奄美を愛し、奄美を描き続けた画家「田中一村」氏
この奥深い伝統と自然豊かな奄美大島をこよなく愛し、大島紬の工場で生計を立てながら、奄美を描き続けた画家「田中一村」氏。
彼は昭和33年、50歳の時に南の島々の自然に魅せられ奄美大島に移り住み、生活苦の中で“中央画壇”とは一線を画しながら、69歳の生涯を終えるまで奄美の自然を描き続けました。後にその独特の画風が注目を集め、「日本のゴーギャン」や「孤高の画家」として反響を呼び、2001年には鹿児島県奄美パーク内に『田中一村記念美術館』が開館しました。

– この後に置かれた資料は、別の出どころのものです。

[src/hw/caoc_defines.svh]
// Purpose: Offsets, field positions and reset values of the counter array output control.
// Assumes: 8-bit special-function register bus.
// Notes: Definitions only.
`ifndef CAOC_DEFINES_SVH
`define CAOC_DEFINES_SVH

// Register offsets
`define CAOC_OFS_POLARITY 8'h96
`define CAOC_OFS_CENTER 8'h9e
`define CAOC_OFS_MODE1 8'hdb
`define CAOC_OFS_MODE0 8'hda
`define CAOC_OFS_PWM_CTL 8'hdf
`define CAOC_OFS_CMP0_LOW 8'hfb
`define CAOC_OFS_CMP0_HIGH 8'hfc

// Field positions
`define CAOC_BIT_AUTO_RELOAD_SEL 7
`define CAOC_CHAN_MSB 2

// Reset values
`define CAOC_RST_BYTE 8'h00
`define CAOC_RST_CHAN 3'h0

`endif

[src/hw/caoc_pkg.sv]
// Purpose: Types shared by the counter array output control.
// Assumes: Constants live in caoc_defines.svh.
// Notes: Mode byte fields run from bit 7 down to bit 0.
package caoc_pkg;

  // One channel mode byte, bit 7 first
  typedef struct packed {
    logic sixteen_bit_pwm_select;
    logic comparator_enable;
    logic rising_capture_enable;
    logic falling_capture_enable;
    logic match_enable;
    logic toggle_enable;
    logic pwm_enable;
    logic flag_interrupt_enable;
  } caoc_mode_t;

  // One bus access; rd and wr never both high
  typedef struct packed {
    logic wr;
    logic rd;
    logic [7:0] addr;
    logic [7:0] wdata;
  } caoc_sfr_req_t;

  // Decoded channel function
  typedef enum logic [2:0] {
    CAOC_FUNC_IDLE = 3'b000,
    CAOC_FUNC_CAPTURE = 3'b001,
    CAOC_FUNC_MATCH = 3'b010,
    CAOC_FUNC_TOGGLE = 3'b011,
    CAOC_FUNC_PWM_NARROW = 3'b100,
    CAOC_FUNC_PWM_WIDE = 3'b101,
    CAOC_FUNC_FREQ_OUT = 3'b110
  } caoc_func_t;

endpackage : caoc_pkg

[src/hw/caoc_top.sv]
// Purpose: Register slice of a three-channel counter array: compare bytes, polarity,
//          alignment and channel mode registers, with the output pin stage.
// Assumes: Bus inputs synchronous to clk_in; one access per cycle.
// Notes: Read data appears one cycle after the read strobe.
`include "caoc_defines.svh"

// Functional notes
// RULE1 - Channel 0 compare high byte holds bits 15:8 of the compare value.
// RULE2 - Same address reaches the auto-reload high byte for 9 to 11-bit PWM.
// RULE3 - Auto-reload select bit steers that address to compare or reload byte.
// RULE4 - Writing channel 0 compare high sets its comparator enable.
// RULE5 - Polarity bits 2..0 per channel; 1 inverts the channel output.
// RULE6 - Polarity change reaches the pin at once, no period wait.
// RULE7 - Software writes zero into bits 7:3 of polarity and alignment.
// RULE8 - Alignment bits 2..0 per channel; 0 edge, 1 center aligned.
// RULE9 - Alignment acts only in PWM modes, never in other modes.
// RULE10 - Channel 1 mode byte at 0xdb, eight read/write fields, reset zero.
// RULE11 - Writing channel 0 compare low clears its comparator enable.
// RULE12 - Sixteen-bit select 0 gives 8 to 11-bit PWM, 1 gives 16-bit.
// RULE13 - Toggle plus PWM enable gives frequency output instead of PWM.
// RULE14 - Reserved bits 7:3 of polarity and alignment read zero.
module caoc_top (
  input wire logic clk_in,
  input wire logic rst_in,
  input wire caoc_pkg::caoc_sfr_req_t sfr_req_in,
  input wire logic [2:0] chan_wave_in,
  input wire logic chan2_pwm_in,
  output logic [7:0] sfr_rdata_out,
  output logic [2:0] chan_pin_out,
  output logic [15:0] chan0_compare_out,
  output logic [15:0] chan0_reload_out,
  output caoc_pkg::caoc_mode_t chan0_mode_out,
  output caoc_pkg::caoc_mode_t chan1_mode_out,
  output caoc_pkg::caoc_func_t chan0_func_out,
  output caoc_pkg::caoc_func_t chan1_func_out,
  output logic [2:0] chan_center_out
);
  import caoc_pkg::*;

  logic [2:0] polarity;
  logic [2:0] center;
  logic auto_reload_select;
  logic [7:0] cmp_low;
  logic [7:0] cmp_high;
  logic [7:0] rld_low;
  logic [7:0] rld_high;
  logic [2:0] pwm_active;
  logic wr_pol;
  logic wr_cent;
  logic wr_mode0;
  logic wr_mode1;
  logic wr_pwm_ctl;
  logic wr_low;
  logic wr_high;
  logic [7:0] next_rdata;

  // Write strobes per register
  assign wr_pol = sfr_req_in.wr && (sfr_req_in.addr == `CAOC_OFS_POLARITY);
  assign wr_cent = sfr_req_in.wr && (sfr_req_in.addr == `CAOC_OFS_CENTER);
  assign wr_mode0 = sfr_req_in.wr && (sfr_req_in.addr == `CAOC_OFS_MODE0);
  assign wr_mode1 = sfr_req_in.wr && (sfr_req_in.addr == `CAOC_OFS_MODE1);
  assign wr_pwm_ctl = sfr_req_in.wr && (sfr_req_in.addr == `CAOC_OFS_PWM_CTL);
  assign wr_low = sfr_req_in.wr && (sfr_req_in.addr == `CAOC_OFS_CMP0_LOW);
  assign wr_high = sfr_req_in.wr && (sfr_req_in.addr == `CAOC_OFS_CMP0_HIGH);

  // Decode a mode byte; frequency output outranks plain PWM
  function automatic caoc_func_t decode_func(input caoc_mode_t m);
    caoc_func_t f;
    f = CAOC_FUNC_IDLE;
    if (m.pwm_enable && m.toggle_enable) begin
      f = CAOC_FUNC_FREQ_OUT; // [RULE13]
    end else if (m.pwm_enable) begin
      f = m.sixteen_bit_pwm_select ? CAOC_FUNC_PWM_WIDE : CAOC_FUNC_PWM_NARROW; // [RULE12]
    end else if (m.toggle_enable) begin
      f = CAOC_FUNC_TOGGLE;
    end else if (m.match_enable) begin
      f = CAOC_FUNC_MATCH;
    end else if (m.rising_capture_enable || m.falling_capture_enable) begin
      f = CAOC_FUNC_CAPTURE;
    end
    return f;
  endfunction : decode_func

  // Polarity and alignment; only the low three bits are stored
  always_ff @(posedge clk_in or posedge rst_in) begin
    if (rst_in) begin
      polarity <= `CAOC_RST_CHAN;
      center <= `CAOC_RST_CHAN;
    end else begin
      if (wr_pol) begin
        polarity <= sfr_req_in.wdata[`CAOC_CHAN_MSB:0]; // [RULE5] [RULE14]
      end
      if (wr_cent) begin
        center <= sfr_req_in.wdata[`CAOC_CHAN_MSB:0]; // [RULE8] [RULE14]
      end
    end
  end

  // Auto-reload select in the PWM control register
  always_ff @(posedge clk_in or posedge rst_in) begin
    if (rst_in) begin
      auto_reload_select <= 1'b0;
    end else if (wr_pwm_ctl) begin
      auto_reload_select <= sfr_req_in.wdata[`CAOC_BIT_AUTO_RELOAD_SEL];
    end
  end

  // Compare and reload bytes share addresses, steered by the select bit
  always_ff @(posedge clk_in or posedge rst_in) begin
    if (rst_in) begin
      cmp_low <= `CAOC_RST_BYTE;
      cmp_high <= `CAOC_RST_BYTE;
      rld_low <= `CAOC_RST_BYTE;
      rld_high <= `CAOC_RST_BYTE;
    end else begin
      if (wr_low && !auto_reload_select) begin
        cmp_low <= sfr_req_in.wdata;
      end
      if (wr_low && auto_reload_select) begin
        rld_low <= sfr_req_in.wdata;
      end
      if (wr_high && !auto_reload_select) begin
        cmp_high <= sfr_req_in.wdata; // [RULE1] [RULE3]
      end
      if (wr_high && auto_reload_select) begin
        rld_high <= sfr_req_in.wdata; // [RULE2] [RULE3]
      end
    end
  end

  // Channel 0 mode; compare byte writes override the enable whatever the select
  always_ff @(posedge clk_in or posedge rst_in) begin
    if (rst_in) begin
      chan0_mode_out <= caoc_mode_t'(`CAOC_RST_BYTE);
    end else if (wr_mode0) begin
      chan0_mode_out <= caoc_mode_t'(sfr_req_in.wdata);
    end else if (wr_high) begin
      chan0_mode_out.comparator_enable <= 1'b1; // [RULE4]
    end else if (wr_low) begin
      chan0_mode_out.comparator_enable <= 1'b0; // [RULE11]
    end
  end

  // Channel 1 mode byte, all fields plain read/write
  always_ff @(posedge clk_in or posedge rst_in) begin
    if (rst_in) begin
      chan1_mode_out <= caoc_mode_t'(`CAOC_RST_BYTE);
    end else if (wr_mode1) begin
      chan1_mode_out <= caoc_mode_t'(sfr_req_in.wdata); // [RULE10]
    end
  end

  // Read mux; unmapped addresses and reserved bits read zero
  always_comb begin
    next_rdata = `CAOC_RST_BYTE;
    case (sfr_req_in.addr)
      `CAOC_OFS_POLARITY: next_rdata = {5'h00, polarity}; // [RULE14]
      `CAOC_OFS_CENTER: next_rdata = {5'h00, center}; // [RULE14]
      `CAOC_OFS_MODE0: next_rdata = chan0_mode_out;
      `CAOC_OFS_MODE1: next_rdata = chan1_mode_out; // [RULE10]
      `CAOC_OFS_PWM_CTL: next_rdata = {auto_reload_select, 7'h00};
      `CAOC_OFS_CMP0_LOW: next_rdata = auto_reload_select ? rld_low : cmp_low;
      `CAOC_OFS_CMP0_HIGH: next_rdata = auto_reload_select ? rld_high : cmp_high; // [RULE3]
      default: next_rdata = `CAOC_RST_BYTE;
    endcase
  end

  // Read data register, updated only on a read
  always_ff @(posedge clk_in or posedge rst_in) begin
    if (rst_in) begin
      sfr_rdata_out <= `CAOC_RST_BYTE;
    end else if (sfr_req_in.rd) begin
      sfr_rdata_out <= next_rdata;
    end
  end

  // Wide values and decoded functions, registered for clean outputs
  always_ff @(posedge clk_in or posedge rst_in) begin
    if (rst_in) begin
      chan0_compare_out <= 16'h0000;
      chan0_reload_out <= 16'h0000;
      chan0_func_out <= CAOC_FUNC_IDLE;
      chan1_func_out <= CAOC_FUNC_IDLE;
    end else begin
      chan0_compare_out <= {cmp_high, cmp_low}; // [RULE1]
      chan0_reload_out <= {rld_high, rld_low}; // [RULE2]
      chan0_func_out <= decode_func(chan0_mode_out); // [RULE12] [RULE13]
      chan1_func_out <= decode_func(chan1_mode_out);
    end
  end

  // Channel 2 mode lives outside; its PWM state arrives as a level.
  // Toggle plus PWM is frequency output, not PWM, so alignment stays off there
  assign pwm_active = {chan2_pwm_in,
    chan1_mode_out.pwm_enable && !chan1_mode_out.toggle_enable,
    chan0_mode_out.pwm_enable && !chan0_mode_out.toggle_enable}; // [RULE9] [RULE13]

  // Per-channel pin stage; polarity is applied after the waveform so a change
  // shows on the next edge instead of waiting for a period boundary
  for (genvar ch = 0; ch < 3; ch++) begin : g_chan
    always_ff @(posedge clk_in or posedge rst_in) begin
      if (rst_in) begin
        chan_pin_out[ch] <= 1'b0;
        chan_center_out[ch] <= 1'b0;
      end else begin
        chan_pin_out[ch] <= chan_wave_in[ch] ^ polarity[ch]; // [RULE5] [RULE6]
        chan_center_out[ch] <= center[ch] && pwm_active[ch]; // [RULE8] [RULE9]
      end
    end
  end

  // Checks on the register behaviour

  a_high_sets_enable: assert property ( // [RULE4]
    @(posedge clk_in) disable iff (rst_in)
    wr_high |=> chan0_mode_out.comparator_enable)
    else $error("Compare high write did not set the comparator enable");

  a_low_clears_enable: assert property ( // [RULE11]
    @(posedge clk_in) disable iff (rst_in)
    wr_low |=> !chan0_mode_out.comparator_enable)
    else $error("Compare low write did not clear the comparator enable");

  a_high_to_compare: assert property ( // [RULE1]
    @(posedge clk_in) disable iff (rst_in)
    (wr_high && !auto_reload_select) |=> ##1
      (chan0_compare_out[15:8] == $past(sfr_req_in.wdata, 2)))
    else $error("Compare high byte not in bits 15:8");

  a_high_to_reload: assert property ( // [RULE2]
    @(posedge clk_in) disable iff (rst_in)
    (wr_high && auto_reload_select) |=> ##1
      (chan0_reload_out[15:8] == $past(sfr_req_in.wdata, 2)))
    else $error("Reload high byte not updated through shared address");

  a_select_guards_cmp: assert property ( // [RULE3]
    @(posedge clk_in) disable iff (rst_in)
    (wr_high && auto_reload_select) |=> $stable(cmp_high))
    else $error("Compare byte changed while reload was selected");

  a_polarity_readback: assert property ( // [RULE14]
    @(posedge clk_in) disable iff (rst_in)
    (sfr_req_in.rd && sfr_req_in.addr == `CAOC_OFS_POLARITY) |=>
      (sfr_rdata_out[7:3] == 5'h00) && (sfr_rdata_out[2:0] == $past(polarity)))
    else $error("Polarity read showed reserved bits or wrong value");

  a_center_readback: assert property ( // [RULE14]
    @(posedge clk_in) disable iff (rst_in)
    (sfr_req_in.rd && sfr_req_in.addr == `CAOC_OFS_CENTER) |=>
      (sfr_rdata_out[7:3] == 5'h00) && (sfr_rdata_out[2:0] == $past(center)))
    else $error("Alignment read showed reserved bits or wrong value");

  a_pin_inverts_now: assert property ( // [RULE6]
    @(posedge clk_in) disable iff (rst_in)
    wr_pol |=> ##1 (chan_pin_out == ($past(chan_wave_in) ^ $past(sfr_req_in.wdata[2:0], 2))))
    else $error("Polarity change did not reach the pins within two cycles");

  a_center_pwm_only: assert property ( // [RULE9]
    @(posedge clk_in) disable iff (rst_in)
    (!chan0_mode_out.pwm_enable || chan0_mode_out.toggle_enable) |=>
      !chan_center_out[0])
    else $error("Center alignment active outside PWM mode");

  a_freq_no_center: assert property ( // [RULE9]
    @(posedge clk_in) disable iff (rst_in)
    (chan1_mode_out.pwm_enable && chan1_mode_out.toggle_enable) |=> !chan_center_out[1])
    else $error("Center alignment active in frequency output mode");

  a_center_follows: assert property ( // [RULE8]
    @(posedge clk_in) disable iff (rst_in)
    (center[1] && chan1_mode_out.pwm_enable) |=>
      (chan_center_out[1] == !$past(chan1_mode_out.toggle_enable)))
    else $error("Center alignment not applied in PWM mode");

  a_mode1_write_read: assert property ( // [RULE10]
    @(posedge clk_in) disable iff (rst_in)
    wr_mode1 ##1 (sfr_req_in.rd && sfr_req_in.addr == `CAOC_OFS_MODE1) |=>
      (sfr_rdata_out == $past(sfr_req_in.wdata, 2)))
    else $error("Channel 1 mode byte did not read back");

  a_mode1_no_stray: assert property ( // [RULE10]
    @(posedge clk_in) disable iff (rst_in)
    !wr_mode1 |=> $stable(chan1_mode_out))
    else $error("Channel 1 mode byte changed without a write");

  a_rdata_holds: assert property ( // [RULE10]
    @(posedge clk_in) disable iff (rst_in)
    !sfr_req_in.rd |=> $stable(sfr_rdata_out))
    else $error("Read data changed without a read");

  a_freq_output: assert property ( // [RULE13]
    @(posedge clk_in) disable iff (rst_in)
    (chan1_mode_out.pwm_enable && chan1_mode_out.toggle_enable) |=>
      (chan1_func_out == CAOC_FUNC_FREQ_OUT))
    else $error("Toggle with PWM did not select frequency output");

  a_pwm_width_select: assert property ( // [RULE12]
    @(posedge clk_in) disable iff (rst_in)
    (chan1_mode_out.pwm_enable && !chan1_mode_out.toggle_enable) |=>
      (chan1_func_out == ($past(chan1_mode_out.sixteen_bit_pwm_select) ?
        CAOC_FUNC_PWM_WIDE : CAOC_FUNC_PWM_NARROW)))
    else $error("Sixteen-bit select chose the wrong PWM width");

  a_invert_bit: assert property ( // [RULE5]
    @(posedge clk_in) disable iff (rst_in)
    (polarity[2] && chan_wave_in[2]) |=> !chan_pin_out[2])
    else $error("Channel 2 output not inverted");

endmodule : caoc_top

[config.mk]
export PLATFORM = sky130hd
export DESIGN_NAME = caoc_top
export DESIGN_NICKNAME = d
export VERILOG_FILES = /design/src/hw/caoc_pkg.sv /design/src/hw/caoc_top.sv
export VERILOG_INCLUDE_DIRS = /design/src /design/src/hw
export SDC_FILE = /design/constraint.sdc
export NUM_CORES = 1
export LEC_CHECK = 0
export ABC_AREA = 1
export BUFFER_PORTS_ARGS = -buffer_cell sky130_fd_sc_hd__buf_2
export CAP_MARGIN = 20
export CORE_ASPECT_RATIO = 1.5
export CORE_MARGIN = 1
export CORE_UTILIZATION = 33
export DETAILED_ROUTE_END_ITERATION = 16
export PLACE_DENSITY = 0.55
export SLEW_MARGIN = 20
export SYNTH_ARGS = -nofsm -noshare
export SYNTH_HDL_FRONTEND = slang
export SYNTH_SLANG_ARGS = --single-unit
[constraint.sdc]
create_clock -name clk_in -period 3.21 [get_ports clk_in]
set_input_delay 0.642 -clock clk_in [delete_from_list [all_inputs] [get_ports clk_in]]
set_output_delay 0.642 -clock clk_in [all_outputs]
set_load 0.01 [all_outputs]
==> summary.txt <==
Run status
  • Run status: finished clean

Floorplan
  • Die Span Y: 144 um
  • Die W: 96.4 um
  • Die area: 13800 sq um
  • IO Pins: 92
  • Rows: 51
  • Starting Density: 0.339
  • Core area: 13000 sq um

Detailed routing
  • Antenna-violating nets left: 0
  • DRC violations left: 0
  • Drt pass-1 iters: 4
  • Initial DRC Count: 128
  • DR vias/cell: 4.63
  • Via count: 3336
  • Total Wirelength: 10700 um
  • DR WL/cell: 14.8 um

Pwr
  • VDD IR max: 0.000216 V
  • Leakage: 0.00293 uW
  • Pwr dens: 526 nW/um^2

GRT
  • Initial antenna violation count: 0
  • Grt met2 use: 0.299
  • Met1 Usage GRT: 0.195
  • Top Usage Layer GRT: met2
  • Routing usage on met3: 0.0339
  • First-pass GRT wire length: 16900 um
  • Largest net degree at the start of global routing: 47
  • GR Overflow Total: 0
  • Total GRT Usage: 0.165
  • Number of global-route vias before repair: 3279

Yosys
  • Post-synth net total: 488
  • Top-area cell type share of the netlist area: 0.608
  • Synth cell types: 23
  • Post-synthesis sequential area ratio: 0.608
  • Synth warnings: 0
  • Synthesized instance count: 464
  • Syn Std Cell Area: 4410 sq um
  • Ranking of synthesized cells by area: dfrtp_1, nand2_1, inv_1
  • Cell taking the most area after synthesis: dfrtp_1
  • Yosys reg bits: 107
  • Mean Syn Cell Area: 9.50 sq um

Timing
  • Final Slew Violations: 0
  • Endpoints failing setup: 0
  • Setup Total Neg Slack: 0 ps
  • Fmax: 0.576 GHz
  • Final count of hold timing violations: 0
  • Clock Skews: 5.32 ps
  • Max-slew headroom: 0.457
  • RSZ-0062 raised after global routing: false
  • Final worst path period share: 0.541
  • Minimum clock period: 1740 ps
  • Measured slew at the worst slew-check pin: 813 ps

Critical path
  • Startpoint types: input pin
  • Setup crit end kind: register
  • Crit-path cells: buf_2 -> nand2_1 -> nor2_2 -> nand2_2 -> nor2_4 -> nand2_4 -> nand2_1 -> o21ai_1
  • Crit path largest cell delay: 500 ps
  • Max stage delay cell, worst path: nor2_2
  • CP bufs+invs: 1
  • Setup Crit Path Kind: input pin to register
  • Worst path most repeated cell: nand2_1
  • Crit-path max FO: 16
  • CP required: 3430 ps
  • Worst path top cell family by delay: simple AND/OR/NAND/NOR gates
  • Worst EP arrival: 1960 ps

Clock network
  • TritonCTS clock tree: done
  • Clock slew at reported path FFs: 70 ps
  • Post-CTS Setup Bufs: 0
  • CTS max path bufs: 2
  • Clk sinks: 107
  • Hold buffer count at CTS: 0
  • Clk_lat worst skew: 340 ps
  • Root buf cell: clkbuf_16
  • Post-CTS Resized: 0
  • CTS Buf Count: 9
  • Max H-tree Level: 3

Worst hold path
  • Hold Path Class: register to register

Final layout
  • Nets@finish: 581
  • N_diodes: 0
  • Finished Core Util: 0.408
  • Commonest non-fill, non-tap cell in the layout: nand2_1
  • Commonest non-fill, non-tap cells in the layout: nand2_1, dfrtp_1, buf_2
  • Area Growth Syn to Fin: 20.4%
  • Layout cells sized above 1: 0.278

Place
  • Routability congestion estimate: 0.822
  • Port Buf Inserts: 91
  • Hpwl dp: 8090 um

Job
  • Max-cap violation count: 0
report_power, final:
part	internal [uW]	total, uW	switching (uW)	leakage (uW)
Combinational	82.1	246	164	0.00142
Sequential	1410	1450	38.9	0.00137
Clock	607	1090	487	0.000146
Total	2100	2790	690	0.00293
final timing paths:
path                                          from              endpoint  slack (ps)  cells after the start
worst max-delay path                sfr_req_in[15]            rld_low[1]        1470                      8
worst min-delay path                   rld_high[4]  chan0_reload_out[12]         410                      0
worst max register to register  auto_reload_select      sfr_rdata_out[3]        1820                      7
worst min register to register         rld_high[4]  chan0_reload_out[12]         410                      0
max in group asynchronous                   rst_in       chan_pin_out[1]        2070                      3
min in group asynchronous                   rst_in   chan0_reload_out[5]         440                      2
final cells by class:
| type | instances | area [sq um] |
|---|---|---|
| clock inverters | 6 | 66.3 |
| flip-flops and latches | 107 | 2680 |
| well taps | 159 | 199 |
| clock buffers | 10 | 229 |
| inverters | 46 | 178 |
| multi-input cells | 297 | 1450 |
| repair buffers | 96 | 505 |
| fillers | 1313 | 7710 |
stage by stage:
step,cells,setup WS (ps),total power (uW),instance area (sq um),hold WS (ps)
detailed placement,705,1140,1730,5010,395
global route,721,1380,2920,5310,417
CTS,721,1500,2820,5310,412
global placement,705,1210,1720,5010,385
finish,721,1470,2790,5310,407
floorplan,464,1280,1610,4410,374
cells in the mapped netlist, drive strengths merged:
library cell and number:
nand3 24, nand2 160, buf 11, clkinv 1, nand4 2, a21oi 4, clkbuf 3, xor2 3
o21a 2, dfrtp 107, o21ai 62, nor2 40, inv 45
kinds of logic (layout without fill, tap and decap cells):
family	count (synthesis)	count (layout)	share of synthesized area
xor+xnor	3	3	0.00596
compound gates	68	68	0.0920
buf+inv	60	158	0.0633
flops	107	107	0.608
simple gates	226	226	0.231
metal layers:
layer | vias up | wire, um
li1 | 1637 | -
met1 | 1612 | 4320
met2 | 80 | 5850
met3 | 7 | 405
met4 | 0 | 104
met5 | - | 0
sequential cells by signal, summed over array words and instances (netlist names):
register            cells
chan0_compare_out      16
chan0_reload_out       16
chan0_mode_out          8
chan1_mode_out          8
cmp_high                8
cmp_low                 8
rld_high                8
rld_low                 8
sfr_rdata_out           8
center                  3
chan0_func_out          3
chan1_func_out          3
chan_center_out         3
chan_pin_out            3
polarity                3
auto_reload_select      1
No activity file was read; power rests on OpenSTA's default activity.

奄美大島には大島紬をはじめ、魅力的なものが数多く存在します。


紅型は琉球が確立させた沖縄を代表する独自の染技です。明確ではありませんが、琉球王朝時代、中国・朝鮮・東南アジア各地の染織との密接な繋がりの中で生まれたとされています。紅型は王朝時代の王家・士族らの礼服とされ、王家の衣装は黄色、貴族は水色と色や模様の大きさにより身分に応じて区別され、一般庶民には長寿の祝い着としてのみ着用が許された非常に高貴な品であったといわれています。
1871年の廃藩置県、琉球王国の解体、第二次世界大戦の戦火を経て一時的な衰退を強いられるものの、紅型三宗家中の城間栄喜氏・知念績弘氏らの尽力により甦り、1973年 沖縄県の無形文化財に[紅型]が指定されました。

人間国宝にも認定された染色家「芹沢圭介」氏
紅型の美しさに強い衝撃を受け染色家になった氏は、図案・型彫り・染めまでを一貫して行う独自の型染の世界を形成し、昭和31年「型絵染」で“人間国宝(重要無形文化財保持者)”に認定されました。パリでの大規模な個展も開催し、国際的な評価も得た氏の活動範囲は、染物だけでなく、絵本・装幀・ガラス絵などデザイナーとしても非常に幅広いものでした。

先人の匠たちによって受け継がれたこの魅力ある宝は、その美しさと輝きで、これからも人々を魅了し続けることでしょう。